*WHAT YOU ARE ASKED TO DO:* From the entries below, output the line with "3_3_place_gp | 1.90 | 0.442 | 0 | 47.4" and each following line up to and including the line with "47 | 4200 |", exactly as written.

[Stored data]
↓↓↓
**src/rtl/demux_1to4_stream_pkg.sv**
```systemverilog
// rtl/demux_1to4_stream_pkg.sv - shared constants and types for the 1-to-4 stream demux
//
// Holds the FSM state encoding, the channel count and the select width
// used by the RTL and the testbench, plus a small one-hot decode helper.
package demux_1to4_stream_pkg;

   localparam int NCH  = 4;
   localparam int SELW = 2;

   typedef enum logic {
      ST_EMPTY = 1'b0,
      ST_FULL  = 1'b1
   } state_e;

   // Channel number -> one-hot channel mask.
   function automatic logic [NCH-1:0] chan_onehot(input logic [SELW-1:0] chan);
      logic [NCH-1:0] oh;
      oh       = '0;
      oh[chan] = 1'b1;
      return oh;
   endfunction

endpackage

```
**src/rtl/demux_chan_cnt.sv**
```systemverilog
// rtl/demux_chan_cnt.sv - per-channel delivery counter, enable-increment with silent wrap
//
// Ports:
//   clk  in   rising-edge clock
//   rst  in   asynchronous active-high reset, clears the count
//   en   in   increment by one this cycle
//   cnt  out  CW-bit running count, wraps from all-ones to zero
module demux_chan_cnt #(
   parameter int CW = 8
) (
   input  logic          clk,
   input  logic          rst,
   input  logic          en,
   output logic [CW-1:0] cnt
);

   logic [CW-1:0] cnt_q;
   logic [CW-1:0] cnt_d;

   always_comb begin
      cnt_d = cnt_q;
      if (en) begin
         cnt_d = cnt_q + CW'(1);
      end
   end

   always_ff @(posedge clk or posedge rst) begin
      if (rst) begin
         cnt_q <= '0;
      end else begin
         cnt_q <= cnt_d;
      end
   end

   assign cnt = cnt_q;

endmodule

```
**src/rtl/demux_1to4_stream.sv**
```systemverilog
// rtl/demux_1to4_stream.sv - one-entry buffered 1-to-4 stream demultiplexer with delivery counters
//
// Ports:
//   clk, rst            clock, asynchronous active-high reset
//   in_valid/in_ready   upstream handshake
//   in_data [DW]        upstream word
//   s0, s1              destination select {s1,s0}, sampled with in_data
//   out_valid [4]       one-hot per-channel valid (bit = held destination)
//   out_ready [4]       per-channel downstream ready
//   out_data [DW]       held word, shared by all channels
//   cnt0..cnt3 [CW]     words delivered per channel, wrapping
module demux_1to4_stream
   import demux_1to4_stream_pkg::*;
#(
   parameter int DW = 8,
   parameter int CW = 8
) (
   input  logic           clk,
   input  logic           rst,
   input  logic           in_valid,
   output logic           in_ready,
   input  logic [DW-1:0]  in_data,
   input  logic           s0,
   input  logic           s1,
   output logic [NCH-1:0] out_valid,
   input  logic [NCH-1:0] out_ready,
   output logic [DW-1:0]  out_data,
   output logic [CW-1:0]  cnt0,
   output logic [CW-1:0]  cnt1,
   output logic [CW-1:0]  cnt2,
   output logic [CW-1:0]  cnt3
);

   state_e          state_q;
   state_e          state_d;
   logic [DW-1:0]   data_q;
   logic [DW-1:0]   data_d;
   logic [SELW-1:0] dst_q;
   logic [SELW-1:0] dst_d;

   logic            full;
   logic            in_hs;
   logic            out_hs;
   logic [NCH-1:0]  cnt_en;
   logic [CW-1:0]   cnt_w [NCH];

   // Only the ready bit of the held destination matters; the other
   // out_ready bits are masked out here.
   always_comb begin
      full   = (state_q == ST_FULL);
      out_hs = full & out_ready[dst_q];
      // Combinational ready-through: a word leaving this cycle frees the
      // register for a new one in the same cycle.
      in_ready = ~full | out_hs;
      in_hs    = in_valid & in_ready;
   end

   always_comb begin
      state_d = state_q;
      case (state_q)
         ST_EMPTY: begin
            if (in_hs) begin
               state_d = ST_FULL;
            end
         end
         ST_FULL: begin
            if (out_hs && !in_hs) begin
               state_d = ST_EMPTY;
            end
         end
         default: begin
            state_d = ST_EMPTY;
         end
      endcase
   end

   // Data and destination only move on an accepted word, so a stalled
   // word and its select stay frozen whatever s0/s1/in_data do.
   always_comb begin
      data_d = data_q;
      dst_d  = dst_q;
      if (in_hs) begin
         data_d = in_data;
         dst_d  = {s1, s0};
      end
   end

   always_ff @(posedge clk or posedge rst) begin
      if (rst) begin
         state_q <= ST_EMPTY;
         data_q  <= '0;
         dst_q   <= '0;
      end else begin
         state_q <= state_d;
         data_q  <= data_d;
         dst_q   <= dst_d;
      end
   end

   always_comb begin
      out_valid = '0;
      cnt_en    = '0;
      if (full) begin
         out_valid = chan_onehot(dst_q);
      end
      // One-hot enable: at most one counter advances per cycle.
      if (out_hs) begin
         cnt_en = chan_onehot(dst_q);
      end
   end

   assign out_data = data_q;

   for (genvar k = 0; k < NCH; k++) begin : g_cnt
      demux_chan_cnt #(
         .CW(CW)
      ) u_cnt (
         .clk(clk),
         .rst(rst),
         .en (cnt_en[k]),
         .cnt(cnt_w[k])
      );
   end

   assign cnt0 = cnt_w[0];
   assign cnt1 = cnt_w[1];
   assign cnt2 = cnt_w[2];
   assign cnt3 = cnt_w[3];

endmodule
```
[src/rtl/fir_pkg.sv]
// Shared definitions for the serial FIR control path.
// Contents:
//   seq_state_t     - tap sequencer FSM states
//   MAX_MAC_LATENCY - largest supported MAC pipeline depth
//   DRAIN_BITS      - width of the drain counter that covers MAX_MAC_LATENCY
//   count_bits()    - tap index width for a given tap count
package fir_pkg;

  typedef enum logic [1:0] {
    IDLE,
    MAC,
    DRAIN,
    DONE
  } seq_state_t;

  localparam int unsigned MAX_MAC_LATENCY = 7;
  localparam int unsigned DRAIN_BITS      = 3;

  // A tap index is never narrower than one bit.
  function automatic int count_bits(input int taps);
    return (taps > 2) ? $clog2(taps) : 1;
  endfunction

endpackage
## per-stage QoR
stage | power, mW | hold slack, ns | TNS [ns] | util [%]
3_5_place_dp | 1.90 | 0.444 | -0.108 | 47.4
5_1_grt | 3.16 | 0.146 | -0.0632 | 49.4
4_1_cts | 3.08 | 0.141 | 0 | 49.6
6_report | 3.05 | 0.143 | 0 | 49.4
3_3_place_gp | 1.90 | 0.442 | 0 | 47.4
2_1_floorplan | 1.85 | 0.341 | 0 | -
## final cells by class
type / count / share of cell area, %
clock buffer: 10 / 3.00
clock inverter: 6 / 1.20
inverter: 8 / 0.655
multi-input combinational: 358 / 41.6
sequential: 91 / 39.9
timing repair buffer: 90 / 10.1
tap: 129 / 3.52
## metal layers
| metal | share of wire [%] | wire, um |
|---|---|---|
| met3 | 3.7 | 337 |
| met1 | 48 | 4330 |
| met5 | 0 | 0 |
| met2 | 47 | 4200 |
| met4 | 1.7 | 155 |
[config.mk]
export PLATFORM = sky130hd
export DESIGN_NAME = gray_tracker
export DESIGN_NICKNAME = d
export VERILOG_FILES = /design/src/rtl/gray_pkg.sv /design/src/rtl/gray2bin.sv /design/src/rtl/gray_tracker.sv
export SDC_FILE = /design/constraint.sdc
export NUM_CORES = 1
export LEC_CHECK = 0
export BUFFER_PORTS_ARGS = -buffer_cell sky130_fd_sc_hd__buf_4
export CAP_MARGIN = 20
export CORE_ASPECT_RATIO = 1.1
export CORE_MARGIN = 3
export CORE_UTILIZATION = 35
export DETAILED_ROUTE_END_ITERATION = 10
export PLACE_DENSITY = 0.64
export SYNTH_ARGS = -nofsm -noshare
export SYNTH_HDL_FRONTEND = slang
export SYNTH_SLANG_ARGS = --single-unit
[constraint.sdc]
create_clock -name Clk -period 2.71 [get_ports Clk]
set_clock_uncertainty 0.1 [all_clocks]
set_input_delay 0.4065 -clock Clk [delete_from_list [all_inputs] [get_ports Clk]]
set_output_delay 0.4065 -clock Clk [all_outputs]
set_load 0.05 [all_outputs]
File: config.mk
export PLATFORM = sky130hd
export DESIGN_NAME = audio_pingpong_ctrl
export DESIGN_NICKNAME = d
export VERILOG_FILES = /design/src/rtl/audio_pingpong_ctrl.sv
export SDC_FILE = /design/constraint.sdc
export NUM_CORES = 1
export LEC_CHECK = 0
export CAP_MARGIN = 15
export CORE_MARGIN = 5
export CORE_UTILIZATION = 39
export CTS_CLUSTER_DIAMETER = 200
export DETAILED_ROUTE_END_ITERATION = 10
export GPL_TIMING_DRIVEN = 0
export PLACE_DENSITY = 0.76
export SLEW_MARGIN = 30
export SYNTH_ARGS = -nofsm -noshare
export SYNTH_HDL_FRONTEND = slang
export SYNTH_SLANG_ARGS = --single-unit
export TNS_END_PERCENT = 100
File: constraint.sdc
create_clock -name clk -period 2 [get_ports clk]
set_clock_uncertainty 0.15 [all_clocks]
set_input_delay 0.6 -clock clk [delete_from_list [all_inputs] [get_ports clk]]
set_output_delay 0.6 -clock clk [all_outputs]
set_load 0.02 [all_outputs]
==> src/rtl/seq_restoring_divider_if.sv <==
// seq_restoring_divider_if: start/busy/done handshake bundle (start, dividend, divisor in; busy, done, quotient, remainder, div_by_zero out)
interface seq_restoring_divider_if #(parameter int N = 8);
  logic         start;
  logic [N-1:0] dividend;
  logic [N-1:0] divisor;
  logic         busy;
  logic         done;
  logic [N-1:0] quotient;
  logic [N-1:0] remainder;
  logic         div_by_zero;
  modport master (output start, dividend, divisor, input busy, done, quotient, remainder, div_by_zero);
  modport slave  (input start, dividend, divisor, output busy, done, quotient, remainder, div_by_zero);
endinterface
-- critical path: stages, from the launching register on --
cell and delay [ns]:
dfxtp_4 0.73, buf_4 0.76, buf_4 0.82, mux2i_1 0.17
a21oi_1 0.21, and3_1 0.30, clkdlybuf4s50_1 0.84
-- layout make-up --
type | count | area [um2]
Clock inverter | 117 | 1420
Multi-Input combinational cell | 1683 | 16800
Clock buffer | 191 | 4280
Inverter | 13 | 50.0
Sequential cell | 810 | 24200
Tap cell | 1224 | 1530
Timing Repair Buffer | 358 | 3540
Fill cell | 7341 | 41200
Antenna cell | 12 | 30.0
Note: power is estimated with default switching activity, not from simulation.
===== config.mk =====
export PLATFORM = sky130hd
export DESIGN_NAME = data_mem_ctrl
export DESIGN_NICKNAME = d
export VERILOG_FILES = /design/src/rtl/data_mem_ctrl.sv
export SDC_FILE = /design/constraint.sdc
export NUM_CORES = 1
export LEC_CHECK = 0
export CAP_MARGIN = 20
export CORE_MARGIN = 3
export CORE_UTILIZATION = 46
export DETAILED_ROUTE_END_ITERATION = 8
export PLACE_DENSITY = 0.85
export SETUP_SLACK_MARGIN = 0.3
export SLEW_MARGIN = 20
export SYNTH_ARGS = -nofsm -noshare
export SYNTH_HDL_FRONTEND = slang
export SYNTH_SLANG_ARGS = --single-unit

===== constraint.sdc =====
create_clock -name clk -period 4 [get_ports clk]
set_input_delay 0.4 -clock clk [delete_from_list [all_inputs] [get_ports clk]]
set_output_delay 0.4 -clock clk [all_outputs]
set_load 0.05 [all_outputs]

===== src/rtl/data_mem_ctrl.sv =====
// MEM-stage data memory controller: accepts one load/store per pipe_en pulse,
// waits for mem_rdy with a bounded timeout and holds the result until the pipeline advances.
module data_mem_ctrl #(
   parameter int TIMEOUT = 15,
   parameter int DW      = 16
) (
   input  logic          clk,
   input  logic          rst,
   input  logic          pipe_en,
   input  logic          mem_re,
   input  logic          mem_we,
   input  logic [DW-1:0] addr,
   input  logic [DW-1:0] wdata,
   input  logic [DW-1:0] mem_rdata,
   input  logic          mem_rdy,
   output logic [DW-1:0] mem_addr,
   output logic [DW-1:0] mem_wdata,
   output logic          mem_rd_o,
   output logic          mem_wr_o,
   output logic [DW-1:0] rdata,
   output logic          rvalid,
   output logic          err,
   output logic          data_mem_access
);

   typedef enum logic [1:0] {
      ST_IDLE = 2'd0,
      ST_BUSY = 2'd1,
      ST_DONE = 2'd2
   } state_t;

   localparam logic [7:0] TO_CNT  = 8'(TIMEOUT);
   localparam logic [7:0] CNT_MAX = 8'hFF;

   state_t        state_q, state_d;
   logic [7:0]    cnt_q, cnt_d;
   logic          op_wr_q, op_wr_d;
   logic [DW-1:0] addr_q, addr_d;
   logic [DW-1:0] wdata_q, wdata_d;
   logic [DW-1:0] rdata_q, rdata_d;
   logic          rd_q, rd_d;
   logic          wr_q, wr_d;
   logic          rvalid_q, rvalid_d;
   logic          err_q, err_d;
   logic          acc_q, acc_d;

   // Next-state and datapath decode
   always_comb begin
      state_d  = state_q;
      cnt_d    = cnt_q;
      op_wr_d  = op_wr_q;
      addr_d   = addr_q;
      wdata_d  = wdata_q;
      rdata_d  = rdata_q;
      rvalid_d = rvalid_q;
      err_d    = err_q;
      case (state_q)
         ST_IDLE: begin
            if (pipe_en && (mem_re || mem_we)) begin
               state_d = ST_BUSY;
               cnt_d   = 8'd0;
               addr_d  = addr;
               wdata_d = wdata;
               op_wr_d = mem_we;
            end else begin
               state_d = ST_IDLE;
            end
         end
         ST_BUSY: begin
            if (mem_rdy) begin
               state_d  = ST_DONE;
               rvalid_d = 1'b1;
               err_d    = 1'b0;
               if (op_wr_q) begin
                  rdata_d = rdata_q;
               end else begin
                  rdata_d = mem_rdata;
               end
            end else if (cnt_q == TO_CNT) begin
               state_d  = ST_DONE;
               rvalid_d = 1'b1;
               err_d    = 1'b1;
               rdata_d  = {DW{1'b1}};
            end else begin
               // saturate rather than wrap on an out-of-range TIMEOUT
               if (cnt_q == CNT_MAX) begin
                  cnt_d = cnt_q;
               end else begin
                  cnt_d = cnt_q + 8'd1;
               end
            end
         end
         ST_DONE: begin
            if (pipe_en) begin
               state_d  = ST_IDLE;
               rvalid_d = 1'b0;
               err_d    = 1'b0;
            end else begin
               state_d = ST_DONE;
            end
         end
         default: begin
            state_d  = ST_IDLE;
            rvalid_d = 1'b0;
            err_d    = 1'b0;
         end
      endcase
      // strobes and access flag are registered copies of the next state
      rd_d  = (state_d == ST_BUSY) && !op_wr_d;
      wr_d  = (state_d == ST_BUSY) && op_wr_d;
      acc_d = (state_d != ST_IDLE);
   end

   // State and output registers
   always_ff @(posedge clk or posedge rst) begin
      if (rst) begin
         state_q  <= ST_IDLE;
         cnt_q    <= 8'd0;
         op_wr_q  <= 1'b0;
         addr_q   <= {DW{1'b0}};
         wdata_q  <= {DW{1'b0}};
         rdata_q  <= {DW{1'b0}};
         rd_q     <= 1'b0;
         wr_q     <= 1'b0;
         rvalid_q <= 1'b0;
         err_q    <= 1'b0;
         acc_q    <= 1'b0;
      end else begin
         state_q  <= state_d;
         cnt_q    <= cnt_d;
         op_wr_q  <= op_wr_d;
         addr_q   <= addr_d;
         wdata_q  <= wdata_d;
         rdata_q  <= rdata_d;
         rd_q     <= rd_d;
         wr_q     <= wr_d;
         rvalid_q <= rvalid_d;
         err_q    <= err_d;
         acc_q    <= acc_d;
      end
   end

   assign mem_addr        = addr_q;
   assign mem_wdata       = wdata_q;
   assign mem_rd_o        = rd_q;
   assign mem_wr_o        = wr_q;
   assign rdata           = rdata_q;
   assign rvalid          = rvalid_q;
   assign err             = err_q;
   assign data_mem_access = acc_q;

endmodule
↑↑↑
*SOLUTION TO THE PROBLEM:*
3_3_place_gp | 1.90 | 0.442 | 0 | 47.4
2_1_floorplan | 1.85 | 0.341 | 0 | -
## final cells by class
type / count / share of cell area, %
clock buffer: 10 / 3.00
clock inverter: 6 / 1.20
inverter: 8 / 0.655
multi-input combinational: 358 / 41.6
sequential: 91 / 39.9
timing repair buffer: 90 / 10.1
tap: 129 / 3.52
## metal layers
| metal | share of wire [%] | wire, um |
|---|---|---|
| met3 | 3.7 | 337 |
| met1 | 48 | 4330 |
| met5 | 0 | 0 |
| met2 | 47 | 4200 |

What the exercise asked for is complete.